Tax reform in Australia has been placed in the ‘too-hard’ basket by successive federal governments for much of the past decade.

The days when the government announced a reform, explained why it was needed, and then just did it are long gone.

It’s a simple exercise to track the declining quality of public discourse, which goes back decades and is demonstrated through the increasing use of scare campaigns. While it’s tempting to think it all started with Paul Keating’s devastatingly effective scare campaign against John Hewson’s tax reform package in 1993, it was already happening before that. 

The Liberals’ scare campaign during the 1980 election over Labor’s planned introduction of a capital gains tax was integral to their win. Later, in opposition, the Liberal scare campaign over quarantining negative gearing losses in the mid-1980s contributed to the Hawke government’s reversal of the policy. 

Labor then carbon-copied the 1993 anti-tax reform scare campaign in 1998, which only just failed because of John Howard’s massive parliamentary majority.

In 2007, Labor’s campaign against WorkChoices was up there with the best (i.e. worst), and then Tony Abbott’s relentless criticism of the carbon tax set a new benchmark in overreach. 

Things have spiralled down to a state of gridlock. In days past, Labor and Liberal would only argue over the things they actually disagreed on, and then pinch the other side’s good ideas.
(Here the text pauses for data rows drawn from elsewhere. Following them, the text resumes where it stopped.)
$ cat src/rtl/tampon_tx.sv
// tampon_tx: FIFO of Enigma letter indices feeding the UART transmitter as ASCII bytes.
// Define TAMPON_TX_GRUPARE_EN to insert a space between groups of GROUP_LEN letters.
module tampon_tx #(
    parameter int ADDR_W    = 4,
    parameter int GROUP_LEN = 5
) (
    input  logic              clk,
    input  logic              rst,
    input  logic              valid_in,
    input  logic [4:0]        char_in,
    input  logic              tx_active,
    output logic              tx_start,
    output logic [7:0]        tx_din,
    output logic              empty,
    output logic              full,
    output logic [ADDR_W:0]   count,
    output logic              overflow,
    output logic [1:0]        dbg_state
);

    // Handshake: valid_in is a one-cycle strobe accepted whenever full=0 (no
    // backpressure, a strobe while full is dropped and flagged in overflow);
    // tx_start is a one-cycle pulse issued only while tx_active=0, and tx_din
    // then holds the byte until the next pop.

    localparam int DEPTH = 1 << ADDR_W;
    localparam int CW    = ADDR_W + 1;

    typedef enum logic [1:0] {
        IDLE    = 2'd0,
        START   = 2'd1,
        WAIT_HI = 2'd2,
        WAIT_LO = 2'd3
    } state_t;

    logic [4:0]        mem [DEPTH];
    logic [ADDR_W-1:0] wr_ptr;
    logic [ADDR_W-1:0] rd_ptr;
    state_t            state;
    logic [1:0]        hi_wait;
    logic              push;
    logic              go;
    logic              pop;
    logic              send_space;

    if (ADDR_W < 1 || GROUP_LEN < 1) begin : g_bad_param
        $error("tampon_tx: ADDR_W and GROUP_LEN must be at least 1");
    end

    function automatic logic [7:0] to_ascii(input logic [4:0] idx);
        if (idx < 5'd26)
            return 8'h41 + {3'b000, idx};
        else
            return 8'h3F;
    endfunction

    assign empty     = (count == '0);
    assign full      = (count == CW'(DEPTH));
    assign push      = valid_in && !full;
    // A pending space only goes out ahead of a real letter, so no trailing space.
    assign go        = (state == IDLE) && !tx_active && !empty;
    assign pop       = go && !send_space;
    assign dbg_state = state;

`ifdef TAMPON_TX_GRUPARE_EN
    localparam int GW = $clog2(GROUP_LEN + 1);

    logic [GW-1:0] grp_cnt;
    logic          space_pend;

    assign send_space = space_pend;

    always_ff @(posedge clk) begin
        if (rst) begin
            grp_cnt    <= '0;
            space_pend <= 1'b0;
        end else if (pop) begin
            if (grp_cnt == GW'(GROUP_LEN - 1)) begin
                grp_cnt    <= '0;
                space_pend <= 1'b1;
            end else begin
                grp_cnt <= grp_cnt + GW'(1);
            end
        end else if (go && space_pend) begin
            space_pend <= 1'b0;
        end
    end
`else
    assign send_space = 1'b0;
`endif

    always_ff @(posedge clk) begin
        if (push)
            mem[wr_ptr] <= char_in;
    end

    always_ff @(posedge clk) begin
        if (rst) begin
            wr_ptr   <= '0;
            rd_ptr   <= '0;
            count    <= '0;
            overflow <= 1'b0;
        end else begin
            if (push)
                wr_ptr <= wr_ptr + ADDR_W'(1);
            if (pop)
                rd_ptr <= rd_ptr + ADDR_W'(1);
            if (push && !pop)
                count <= count + CW'(1);
            else if (pop && !push)
                count <= count - CW'(1);
            if (valid_in && full)
                overflow <= 1'b1;
        end
    end

    // WAIT_HI gives a slow transmitter three cycles to raise tx_active
    // before the byte is assumed to have gone out.
    always_ff @(posedge clk) begin
        if (rst) begin
            state    <= IDLE;
            tx_start <= 1'b0;
            tx_din   <= 8'h00;
            hi_wait  <= 2'd0;
        end else begin
            case (state)
                IDLE: begin
                    tx_start <= 1'b0;
                    if (go) begin
                        state    <= START;
                        tx_start <= 1'b1;
                        tx_din   <= send_space ? 8'h20 : to_ascii(mem[rd_ptr]);
                    end
                end
                START: begin
                    tx_start <= 1'b0;
                    hi_wait  <= 2'd0;
                    state    <= WAIT_HI;
                end
                WAIT_HI: begin
                    tx_start <= 1'b0;
                    if (tx_active) begin
                        state <= WAIT_LO;
                    end else if (hi_wait == 2'd2) begin
                        state <= IDLE;
                    end else begin
                        hi_wait <= hi_wait + 2'd1;
                    end
                end
                WAIT_LO: begin
                    tx_start <= 1'b0;
                    if (!tx_active)
                        state <= IDLE;
                end
                default: begin
                    tx_start <= 1'b0;
                    state    <= IDLE;
                end
            endcase
        end
    end

endmodule

$ cat config.mk
export PLATFORM = sky130hd
export DESIGN_NAME = tampon_tx
export DESIGN_NICKNAME = d
export VERILOG_FILES = /design/src/rtl/tampon_tx.sv
export SDC_FILE = /design/constraint.sdc
export NUM_CORES = 1
export LEC_CHECK = 0
export ABC_CLOCK_PERIOD_IN_PS = 3700
export CAP_MARGIN = 20
export CORE_MARGIN = 4
export CORE_UTILIZATION = 59
export CTS_CLUSTER_SIZE = 24
export DETAILED_ROUTE_END_ITERATION = 12
export PLACE_DENSITY = 0.89
export SKIP_CTS_REPAIR_TIMING = 1
export SLEW_MARGIN = 20
export SYNTH_ARGS = -nofsm -noshare
export SYNTH_HDL_FRONTEND = slang
export SYNTH_SLANG_ARGS = --single-unit
$ cat constraint.sdc
create_clock -name clk -period 3.7 [get_ports clk]
set_input_delay 0.555 -clock clk [delete_from_list [all_inputs] [get_ports clk]]
set_output_delay 0.555 -clock clk [all_outputs]
set_load 0.02 [all_outputs]
Word-level counts from Yosys, hierarchy flattened
Memory sizes are Yosys's and may differ from the RTL's. A register that Yosys moved wholly into a read port is not among the register bits.
Cells that the tools add are included.
Widths: inputs -> output; s select.

word-level totals
  memories kept = 1
  bits in registers = 27
  output and inout port bits = 19
  bits in writable memories = 80
  input bits = 9

memories
  name  depth  bits a word  rd ports  clocked after Yosys merged registers in  wr ports  RTL line  source
  mem   16     5            1         1                                        1         36        logic [4:0] mem [DEPTH];

operators by class
  mux-type cells = 17
  eq/ne operators = 10
  $lt $le $gt $ge = 1
  reductions and logical operators = 19
  add/subtract/negate cells = 6

operators by type and width
  kind                 number
  $mux 2               6
  $mux 5               2
  $add 4x1->4 const B  2
  $add 7x5->8 const A  1
  $mux 4               2
  $mux 8               1
  $ne 2x2->1 const B   4
  $pmux 2 s4           1
  $eq 2x2->1 const B   3
  $logic_and 1x1->1    6
  $reduce_and 3->1     2
  $add 5x1->5 const B  1
  $eq 5x5->1 const B   1
  $logic_not 1->1      5
  $logic_not 5->1      1
  $lt 5x5->1 const B   1
  $sub 5x1->5 const B  1
  $pmux 2 s2           1
  $reduce_bool 2->1    2
  $mux 1               3
  $ne 3x3->1 const B   1
  $reduce_or 3->1      1
  $add 2x1->2 const B  1
  $eq 2x1->1 const B   1
  3 further kinds      3

Longest topological paths before layout
  word-level depth = 7
  depth in mapped cells = 13

Least setup slack after synthesis
Ideal clock, no wire load.

  path type = register to register
  start = reg count[0]
  end = reg count[4]
  data arrival time = 2.950 ns
  cell stages (with the launch flop) = 14
  path buffers = 0
  library setup time = 0.128 ns
  slack = 0.623 ns
  clock period less this slack = 3.077 ns
  cell sequence = dfxtp_1 nor4_1 nor2b_1 nor3b_2 clkinv_1 ha_1 inv_1 ha_1 nor2b_1 o21a_1 or3_1 a21oi_1 xnor2_1 nor2_1

on the way
  longest elaborated chain between the ends = 6
  elaborated cells between the ends (all ways) = 15
  classes of those cells = add/sub: 2; eq/ne: 1; mux: 2; reduce/logical: 10

RTL lines
  element                                             RTL line  source
  start, declared                                     16        output logic [ADDR_W:0] count,
  start signal, assigned                              109       count <= count + CW'(1);
  start signal, assigned                              111       count <= count - CW'(1);
  $logic_not 5->1 *                                   57        assign empty = (count == '0);
  net empty                                           14        output logic empty,
  $logic_not 1->1 *                                   61        assign go = (state == IDLE) && !tx_active && !empty;
  $logic_and 1x1->1 *                                 61
  $logic_not 1->1                                     108       if (push && !pop)
  $logic_and 1x1->1                                   108
  $mux 5 / $reduce_bool 2->1 (equally long branches)  --

Mark *: on every way through the listed nets, which the timed path passes. The rest lies on a longest branch. The select of a mux whose other input is x is not followed.
A chain may end at the register's enable or synchronous reset.

Final worst setup path
  start = reg count[0]
  end = reg count[4]

on the way
  longest elaborated chain between the ends = 6
  elaborated cells between the ends (all ways) = 15
  classes of those cells = add/sub: 2; eq/ne: 1; mux: 2; reduce/logical: 10

RTL lines
  element
  parallel branches: the longest is 6 deep, another holds $sub 5x1->5

Several ways; the timed one is not identified. The select of a mux whose other input is x is not followed.

==> metrics.md <==
| Metric | Value |
|---|---|
| Status | completed |
| Ys Warns | 0 |
| CTS Root Cell | clkbuf_8 |
| Core area | 7690 um2 |
| Max Slew Vio Count | 0 |
| Top post-synthesis cells by count | edfxtp_1, nor2_1, dfxtp_1 |
| IO Pins | 28 |
| Max-Cap Viols | 0 |
| Multi-input gate area | 1500 um2 |
| Synth Flop Type | edfxtp_1 |
| Clk sink count | 110 |
| CTS H-tree depth | 3 |
| Routed len/inst | 18.0 um |
| Critical Path Start Type | register |
| Die Footprint | 9330 um2 |
| CTS Buffer Depth | 2 |
| Power, Total | 0.00321 W |
| Layout cell share with drive strength beyond 1 | 0.102 |
| Synth Instances | 310 |
| Routed vias | 2,567 |
| TritonCTS clock tree | yes |
| Fmax | 0.322 GHz |
| FF+latch count, synth | 110 |
| Power per Cell Area | 618 nW/um2 |
| Antenna-violating nets left | 0 |
| Slew of the pin with the lowest slew margin | 1.06 ns |
| Area leader, netlist | edfxtp_1 |
| Worst path max stage delay | 0.37 ns |
| Fraction of registers with async set/reset | 0 |
| Endpoints failing hold | 0 |
| Post-synth EDFFs | 80 |
| All-Layer GR Usage | 0.178 |
| WHS Path Cells | 2 |
| Req. time, crit path | 3.93 ns |
| HP Class | register to register |
| Slowest stage cell, crit path | dfxtp_1 |
| Reg2reg setup slack | 0.60 ns |
| CP top delay family | simple AND/OR/NAND/NOR gates |
| Max_slew headroom | 0.291 |
| Starting Density | 0.603 |
| Synth cell types | 42 |
| TritonCTS buffer count | 9 |
| Count leader, synth | edfxtp_1 |
| Row count | 32 |
| Die height | 96.6 um |
| Initial DRC Count | 156 |
| Unrepaired setup endpoints after global routing | no |
| Post-synthesis sequential area ratio | 0.648 |
| Cell Chain, Critical Path | nor4_1 -> nor2b_1 -> nor3b_2 -> clkinv_1 -> ha_1 -> inv_1 -> ha_1 -> nor2b_1 -> o21a_1 -> or3_1 -> a21oi_1 -> xnor2_1 -> nor2_1 |
| Hold_ws | 0.493 ns |
| Crit share post-route | 0.838 |
| TritonRoute pass-1 iters | 4 |
| Syn_nets | 336 |
| Clk_lat worst skew | 0.37 ns |
| Critical path class | register to register |
| Crit path from | count[0]$_SDFFE_PP0P_ |
| Nets | 364 |
| Largest net degree at the start of global routing | 28 |
| CP bufs+invs | 2 |
| CP Depth | 13 |
| Final setup viols | 0 |
| Worst Skew | 0.0182 ns |
| Cells after DPL | 429 |
| Routability cong. | 0.771 |
| Vias in the first global route | 2,572 |
| FF-to-FF path depth | 13 |
| Via density | 5.77 |
| # DRC | 0 |
| Post-Route WL | 8020 um |
| R2R Path Start | count[0]$_SDFFE_PP0P_ |
| P&R area growth vs syn | 12.1% |
| Fillers | 518 |
| Width of the die | 96.6 um |
| Clock slew seen by the registers of the worst setup and hold paths | 0.11 ns |
| Worst flop-to-flop path endpoint | count[4]$_SDFFE_PP0P_ |
| Syn_area_per_cell | 14.9 um2 |
| Dpl hpwl | 5640 um |
| GRT overflow | 0 |
| TNS Setup | 0 ns |
| Initial antenna violation count | 0 |
| Diodes inserted | 0 |
| Minimum clock period | 3.10 ns |
| CP max FO | 8 |
| CP Capture Type | register |
| Share of the synthesized area in the top cell type | 0.519 |
| Mapped Area | 4630 um2 |
| Synth top area cells | edfxtp_1, dfxtp_1, mux4_1, ha_1, nor2_1 |
| Register area | 3000 um2 |
| Crit path capture | count[4]$_SDFFE_PP0P_ |
| # port buffers | 26 |
| First-pass GRT wire length | 13,100 um |
| Layout Cells excl Fill | 445 |
| Worst vdd ir | 0.337 mV |
| Crit path DAT | 3.33 ns |
| Leak | 1.75 nW |
-- worst min-delay path by stage --
stage                       startpoint                       to
3_5_place_dp     overflow$_SDFFE_PP0P_    overflow$_SDFFE_PP0P_
6_report         overflow$_SDFFE_PP0P_    overflow$_SDFFE_PP0P_
2_1_floorplan  hi_wait[1]$_SDFFE_PP0P_  hi_wait[1]$_SDFFE_PP0P_
5_1_grt         tx_din[0]$_SDFFE_PP0P_   tx_din[0]$_SDFFE_PP0P_
3_3_place_gp     overflow$_SDFFE_PP0P_    overflow$_SDFFE_PP0P_
4_1_cts          overflow$_SDFFE_PP0P_    overflow$_SDFFE_PP0P_
-- cells by family (layout without fill, tap and decap cells) --
family	count (synthesis)	after routing	synth area share
AO/OA/AOI/OAI	30	30	0.0454
XOR/XNOR	11	11	0.0208
adder cells (fa/ha/maj)	17	17	0.0475
buffers and inverters	24	57	0.0275
flip-flops	110	110	0.648
multiplexers	21	21	0.111
other	1	1	0.000810
AND/OR/NAND/NOR	96	96	0.0989
-- final cells by class --
type	instances	share of cell area
Sequential cell	110	0.578
Multi-Input combinational cell	176	0.289
Timing Repair Buffer	31	0.0574
Tap cell	102	0.0246
Clock buffer	9	0.0239
Clock inverter	7	0.0193
Inverter	10	0.00723
-- worst register-to-register path, delay by kind of cell (launching register included) --
kind,cells,cell delay (ns)
and+or+nand+nor,6,1.29
adders and majority gates,2,0.55
DFF,1,0.37
AOI/OAI and AO/OA,2,0.36
buffers and inverters,2,0.25
xor gates and xnor gates,1,0.14
-- metrics by stage --
stage | util | instance area [um2] | setup slack (ns)
6_report | 0.675 | 5190 | 0.599
3_5_place_dp | 0.646 | 4970 | 0.320
3_3_place_gp | 0.646 | 4970 | 0.415
4_1_cts | 0.675 | 5190 | 0.610
5_1_grt | 0.675 | 5190 | 0.342
2_1_floorplan | - | 4630 | 0.623
-- state kept, by name (all words and copies together) (netlist names), named ones only --
register / flops
tx_start: 1
tx_din: 7
wr_ptr: 4
dbg_state: 2
hi_wait: 2
mem: 80
rd_ptr: 4
overflow: 1
count: 5
-- placed cells by master, fill, tap and decap left out, drive strengths merged, types with 8 or more instances in the layout --
cell type / count
nand2: 15
inv: 12
a21oi: 12
clkdlybuf4s50: 26
nor2: 45
dfxtp: 30
nand3: 11
edfxtp: 80
nor3: 8
clkbuf: 9
ha: 16
mux4: 20
-- metal layers --
| metal | global-route usage | vias to the layer above | part of all wire |
|---|---|---|---|
| li1 | - | 1217 | - |
| met2 | 0.298 | 94 | 0.49 |
| met1 | 0.239 | 1240 | 0.42 |
| met5 | 0 | - | 0 |
| met3 | 0.0324 | 16 | 0.067 |
| met4 | 0.0551 | 0 | 0.016 |
-- where the power goes --
group	switching [W]	internal, W
logic	0.000495	0.000432
registers	0.0000853	0.00143
clock network	0.000434	0.000335
Power figures use the tool's default switching activity.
But the combative strategy nowadays is a lazy, dumbed down, one-size-fits-all directive – devise a scare campaign. 

Some of our newer federal politicians know nothing of the negotiated outcomes of the past, and are only versed in the party politics of the negative; that is, just say ‘no’.

It doesn’t occur to them to assess the merits of a suggestion, in case it’s worth pinching; just find the scare campaign because that’s party politics. It’s all they know.

So, what do we do?  Well, I think a fine start would be to stop tiptoeing around the subject and start calling out those who just say ‘no’ without offering anything constructive.

Labor’s leadership team needs to pull their heads in over tax-mix reform. We’re better off shifting the tax burden from income to consumption, with appropriate shielding. 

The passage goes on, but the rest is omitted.